Seeking direction

Where we are now

Global equities have seen 17 days with a greater than 1% move up or down so far this year, compared with just three in all of 2017. Yet, having traded within a 10% range, global equities are roughly flat year-to-date. Behind this volatile and directionless trading pattern are at least three areas of heightened uncertainty: geopolitics, trade, and interest rates. The question of the day is not whether or not the market will break out of its trading range – it's whether the next move is up or down.

Mark Haefele

Chief Investment Officer

UBS Global Wealth Management

The base case: Markets will go up

Our base case is represented by the green path. We believe fears of tighter monetary policy, a trade war, and geopolitical shock will ease in the coming months, allowing investors to refocus on strong corporate earnings and economic growth.

Healthy earnings growth

We project S&P 500 earnings per share to rise 20% for 1Q18, the fastest growth since 1Q 2010.

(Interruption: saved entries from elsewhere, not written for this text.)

[flow/config.mk]
export PLATFORM = sky130hd
export DESIGN_NAME = Lab2_140L
export DESIGN_NICKNAME = Lab2_140L
export VERILOG_FILES = /design/flow/design.v
export SDC_FILE = /design/flow/constraint.sdc
export NUM_CORES = 4
export LEC_CHECK = 1
export CORE_UTILIZATION = 30
[flow/run.sh]
#!/bin/bash
# OpenROAD 26Q1-2900-gdf79404cd8, Yosys 0.63+post, stock flow scripts
make -C /OpenROAD-flow-scripts/flow DESIGN_CONFIG=/design/flow/config.mk WORK_HOME=/design/flow/orfs finish
[flow/constraint.sdc]
current_design Lab2_140L

set clk_period 2.0
set clk_io_pct 0.2

create_clock -name clk0 -period $clk_period [get_ports {i_clk_in}]

set non_clock_inputs [all_inputs -no_clocks]
set_input_delay [expr $clk_period * $clk_io_pct] -clock clk0 $non_clock_inputs
set_output_delay [expr $clk_period * $clk_io_pct] -clock clk0 [all_outputs]
[flow/design.v]
module fourbit_adder (
sum           ,  
carry         ,  
r1            ,  
r2            ,  
ci               
);
input    [3:0]   r1         ;
input    [3:0]   r2         ;
input            ci         ;
output   [3:0]  sum         ;
output          carry       ;
wire     [3:0]    r1        ;
wire     [3:0]    r2        ;
wire              ci        ;
wire     [3:0]    sum       ;
wire              carry     ;
wire              c1        ;
wire              c2        ;
wire              c3        ;
full_adder u0 (.a (r1[0]), .b (r2[0]), .c (ci), .sum (sum[0]), .carry (c1));
full_adder u1 (.a (r1[1]), .b (r2[1]), .c (c1), .sum (sum[1]), .carry (c2));
full_adder u2 (.a (r1[2]), .b (r2[2]), .c (c2), .sum (sum[2]), .carry (c3));
full_adder u3 (.a (r1[3]), .b (r2[3]), .c (c3), .sum (sum[3]), .carry (carry));
endmodule  
module full_adder(a, b, c, sum, carry);
input a;
input b;
input c;
output sum;
output carry;
wire d,e,f;
xor(sum,a,b,c);
and(d,a,b);
and(e,b,c);
and(f,a,c);
or(carry,d,e,f);
endmodule
module Lab2_140L (
 input wire i_rst           ,  
 input wire i_clk_in          ,  
 input wire i_data_rdy        ,  
 input wire i_ctrl_signal     , 
 input wire i_substrate_signal,
 input wire [7:0] i_r1           ,  
 input wire [7:0] i_r2           ,  
 input wire i_cin           ,  
 input wire [7:0] i_ctrl         ,  
 output wire [3:0] o_sum    ,
 output wire o_cout         ,
 output wire o_rdy          ,  
 output wire o_debug_test1  ,
 output wire o_debug_test2  ,
 output wire o_debug_test3  ,
 output wire [7:0] o_debug_led   
);
reg [7:0] x, y;
reg       l_cin;
wire [7:0] result;
reg  [7:0] result_reg;
reg  rst_test;
reg [3:0] i_data_rdy_tap;
always @(posedge i_clk_in) begin
    if(i_rst) begin
	    i_data_rdy_tap[3:0] <= 4'b0000;
	end
	else begin
	    if(i_data_rdy) begin
		    i_data_rdy_tap[1:0] <= {2'b11};
		    i_data_rdy_tap[3:2] <= {i_data_rdy_tap[2:1]};
		end
		else 
		    i_data_rdy_tap[3:0] <= {i_data_rdy_tap[2:0], 1'b0};
	end
end
wire i_data_rdy_local;
assign i_data_rdy_local = i_data_rdy_tap[1] & ~i_data_rdy_tap[3];  
always @(posedge i_data_rdy_local  or posedge i_rst) 
begin		
    if(i_rst)begin
        x <= 2'h00;
	    y <= 2'h00;
	    l_cin <= 1'b0;
		rst_test <= 1;
	end
	else   begin
	    rst_test <= 0;
        x[7:0] <= i_r1[7:0];
	    if ( i_substrate_signal) begin
		    y[7:0] <= {~i_r2[7], ~i_r2[6], ~i_r2[4], ~i_r2[4], ~i_r2[3], ~i_r2[2], ~i_r2[1], ~i_r2[0]};
		    l_cin <= 1'b1;
	    end
	    else begin
	        y[7:0] <= i_r2[7:0];
		    l_cin <= 1'b0;
	    end
	end
end
fourbit_adder adder_UT(.sum (result[3:0]), 
			           .carry (result[4]), 
			           .r1 (x[3:0]), 
					   .r2 (y[3:0]), 
					   .ci (l_cin)
					   );
wire        adder_data_ready_wire;
reg  [15:0] adder_data_ready_reg;   
wire        o_adder_data_ready;
assign adder_data_ready_wire = i_data_rdy_local;
always @(posedge i_clk_in or posedge i_rst) begin		
        if(i_rst) 
            adder_data_ready_reg <= 4'h0000;
		else
			adder_data_ready_reg[15:0] <= {adder_data_ready_reg[14:0], adder_data_ready_wire}; 
end
assign o_adder_data_ready = adder_data_ready_reg[13] & ~adder_data_ready_reg[15];   
assign o_rdy = o_adder_data_ready;
always @ (posedge adder_data_ready_reg[11]) begin
    if(i_substrate_signal)
        result_reg[7:0] <= {1'b0, 1'b0, 1'b0, 0, result[3:0]};  
	else
        result_reg[7:0] <= {1'b0, 1'b0, 1'b0, result[4:0]};  
end
assign o_sum[3:0] = result_reg[3:0];
assign o_cout = result_reg[4];
assign is_uart_rx_b0_1 = i_ctrl[0] ^ 1'b0;
assign is_uart_rx_b1_1 = i_ctrl[1] ^ 1'b0;
assign is_uart_rx_b2_1 = i_ctrl[2] ^ 1'b0;
assign is_uart_rx_b3_1 = i_ctrl[3] ^ 1'b0;
assign is_uart_rx_b4_1 = i_ctrl[4] ^ 1'b0;
assign is_uart_rx_b5_1 = i_ctrl[5] ^ 1'b0;
assign is_uart_rx_b6_1 = i_ctrl[6] ^ 1'b0;
assign is_uart_rx_b7_1 = i_ctrl[7] ^ 1'b0;
assign is_uart_rx_b0_0 = i_ctrl[0] ^ 1'b1;
assign is_uart_rx_b1_0 = i_ctrl[1] ^ 1'b1;
assign is_uart_rx_b2_0 = i_ctrl[2] ^ 1'b1;
assign is_uart_rx_b3_0 = i_ctrl[3] ^ 1'b1;
assign is_uart_rx_b4_0 = i_ctrl[4] ^ 1'b1;
assign is_uart_rx_b5_0 = i_ctrl[5] ^ 1'b1;
assign is_uart_rx_b6_0 = i_ctrl[6] ^ 1'b1;
assign is_uart_rx_b7_0 = i_ctrl[7] ^ 1'b1;
wire [7:0] debug_CR_test;  
assign debug_CR_test[7:0] = {is_uart_rx_b7_0 , is_uart_rx_b6_0 , is_uart_rx_b5_0, is_uart_rx_b4_0,
                             is_uart_rx_b3_1 , is_uart_rx_b2_1 , is_uart_rx_b1_0, is_uart_rx_b0_1};
wire [7:0] debug_z_test;  
assign debug_z_test[7:0] = {is_uart_rx_b7_0 , is_uart_rx_b6_1 , is_uart_rx_b5_1, is_uart_rx_b4_1,
                              is_uart_rx_b3_1 , is_uart_rx_b2_0, is_uart_rx_b1_1, is_uart_rx_b0_0};
wire [7:0] debug_LB_test;  
assign debug_LB_test[7:0] = {is_uart_rx_b7_0 , is_uart_rx_b6_1 , is_uart_rx_b5_1, is_uart_rx_b4_1,
                              is_uart_rx_b3_1 , is_uart_rx_b2_0, is_uart_rx_b1_1, is_uart_rx_b0_1};
wire [7:0] debug_OR_test;  
assign debug_OR_test[7:0] = {is_uart_rx_b7_0 , is_uart_rx_b6_1 , is_uart_rx_b5_1, is_uart_rx_b4_1,
                              is_uart_rx_b3_1 , is_uart_rx_b2_1, is_uart_rx_b1_0, is_uart_rx_b0_0};							  
wire [7:0] debug_RB_test;  
assign debug_RB_test[7:0] = {is_uart_rx_b7_0 , is_uart_rx_b6_1 , is_uart_rx_b5_1, is_uart_rx_b4_1,
                              is_uart_rx_b3_1 , is_uart_rx_b2_1, is_uart_rx_b1_0, is_uart_rx_b0_1};
wire [7:0] debug_NOT_test;  
assign debug_NOT_test[7:0] = {is_uart_rx_b7_0 , is_uart_rx_b6_1 , is_uart_rx_b5_1, is_uart_rx_b4_1,
                              is_uart_rx_b3_1 , is_uart_rx_b2_1, is_uart_rx_b1_1, is_uart_rx_b0_0};
wire [7:0] debug_DEL_test;  
assign debug_DEL_test[7:0] = {is_uart_rx_b7_0 , is_uart_rx_b6_1 , is_uart_rx_b5_1, is_uart_rx_b4_1,
                              is_uart_rx_b3_1 , is_uart_rx_b2_1 , is_uart_rx_b1_1, is_uart_rx_b0_1};
assign debug_is_CR = &debug_CR_test;  
assign debug_is_z = &debug_z_test;  
assign debug_is_LB = &debug_LB_test;  
assign debug_is_OR = &debug_OR_test;  
assign debug_is_RB = &debug_RB_test;  
assign debug_is_NOT = &debug_NOT_test;  
assign debug_is_DEL = &debug_DEL_test;  
reg [7:0] debug_reg;
assign debug_adder_data_rdy_delay_line = |adder_data_ready_reg;  
assign debug_adder_rdy_self_clear = i_data_rdy_local;  
assign debug_x = |x;
assign debug_y = |y;
assign debug_cin = l_cin;
always @ (posedge i_clk_in)
begin
    if(i_rst) begin
	    debug_reg[7:0] <= {1'b0,1'b0,1'b0,
		                  rst_test, 
						  debug_adder_data_rdy_delay_line, 
		                  debug_adder_rdy_self_clear, 
						  debug_y, 
						  debug_x};
	end else
    if(rst_test) begin
	    debug_reg[7:0] <= {1'b0,1'b0,1'b0, 
						   debug_adder_rdy_self_clear, 
						   debug_adder_rdy_self_clear, 
						   debug_cin,
						   debug_y, 
						   debug_x};
	end else
    if (i_ctrl_signal) begin
        if(debug_is_DEL) begin   
	        debug_reg[7:0] <= {2'h00};
	    end else 
		begin
		    if(debug_is_CR) begin
	            debug_reg[7:0] <= {1'b0,1'b0,1'b0, result[4:0]};  
	        end else
		    if(debug_is_z) begin
	            debug_reg[7:0] <= {1'b0,1'b0,1'b0, l_cin, rst_test, result[7:5]};  
	        end else
		    if(debug_is_OR) begin
	            debug_reg[7:0] <= {i_r1[7:0]};  
	        end else
		    if(debug_is_NOT) begin
	            debug_reg[7:0] <= {i_r2[7:0]};  
	        end  else 
		    if(debug_is_LB) begin
	            debug_reg[7:0] <= {x[7:0]};
            end else 		
		    if(debug_is_RB) begin
	            debug_reg[7:0] <= {y[7:0]};
            end 
		end
	end 
	else begin
	    debug_reg[7:0] <= {1'b0,1'b0,1'b0, result_reg[4:0]};   
	end
end
assign o_debug_led[7:0] = debug_reg[7:0];
endmodule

Strong economic fundamentals

We forecast real US GDP growth of 2.8% in 2018 and 3.0% in 2019, the strongest 2-year period of growth since 2005-2006.

Fading fears

We do not believe airstrikes on Syria will negatively impact markets, a trade war will escalate between the US and China, or the Federal Reserve will hike rates faster than the economy can handle.

Risk cases: What if we're wrong?

Of course, it’s possible the red path will occur. As such, we need to consider the probability and potential consequences of adverse scenarios. We see three main low-probability risk scenarios:

Trade war

20-30% probability that a trade war between the US and China slows global growth.

Geopolitical shock

20-30% probability that fears over disruptions to global energy supply lead to a sharp rise in oil prices.

Rapid interest rate rises

10-20% probability that the Fed hikes rates 6 times – instead of the 4 that we expect – over the next 12 months, leading to fears of slower growth.

How should investors be positioned?

For our base case

Given our view that markets will grind higher, we remain overweight global and emerging market equities.

In case we’re wrong

We prepare for the possibility that the next market move will be “down” by holding counter-cyclical positions, including an overweight in US 10-year Treasuries. We also recommend that investors consider hedging options.

While the market lacks direction

In addition to counter-cyclical positions that can help us smooth out volatility, it's important to remember that portfolio management strategies like rebalancing and tax-loss harvesting can help investors take advantage of volatility.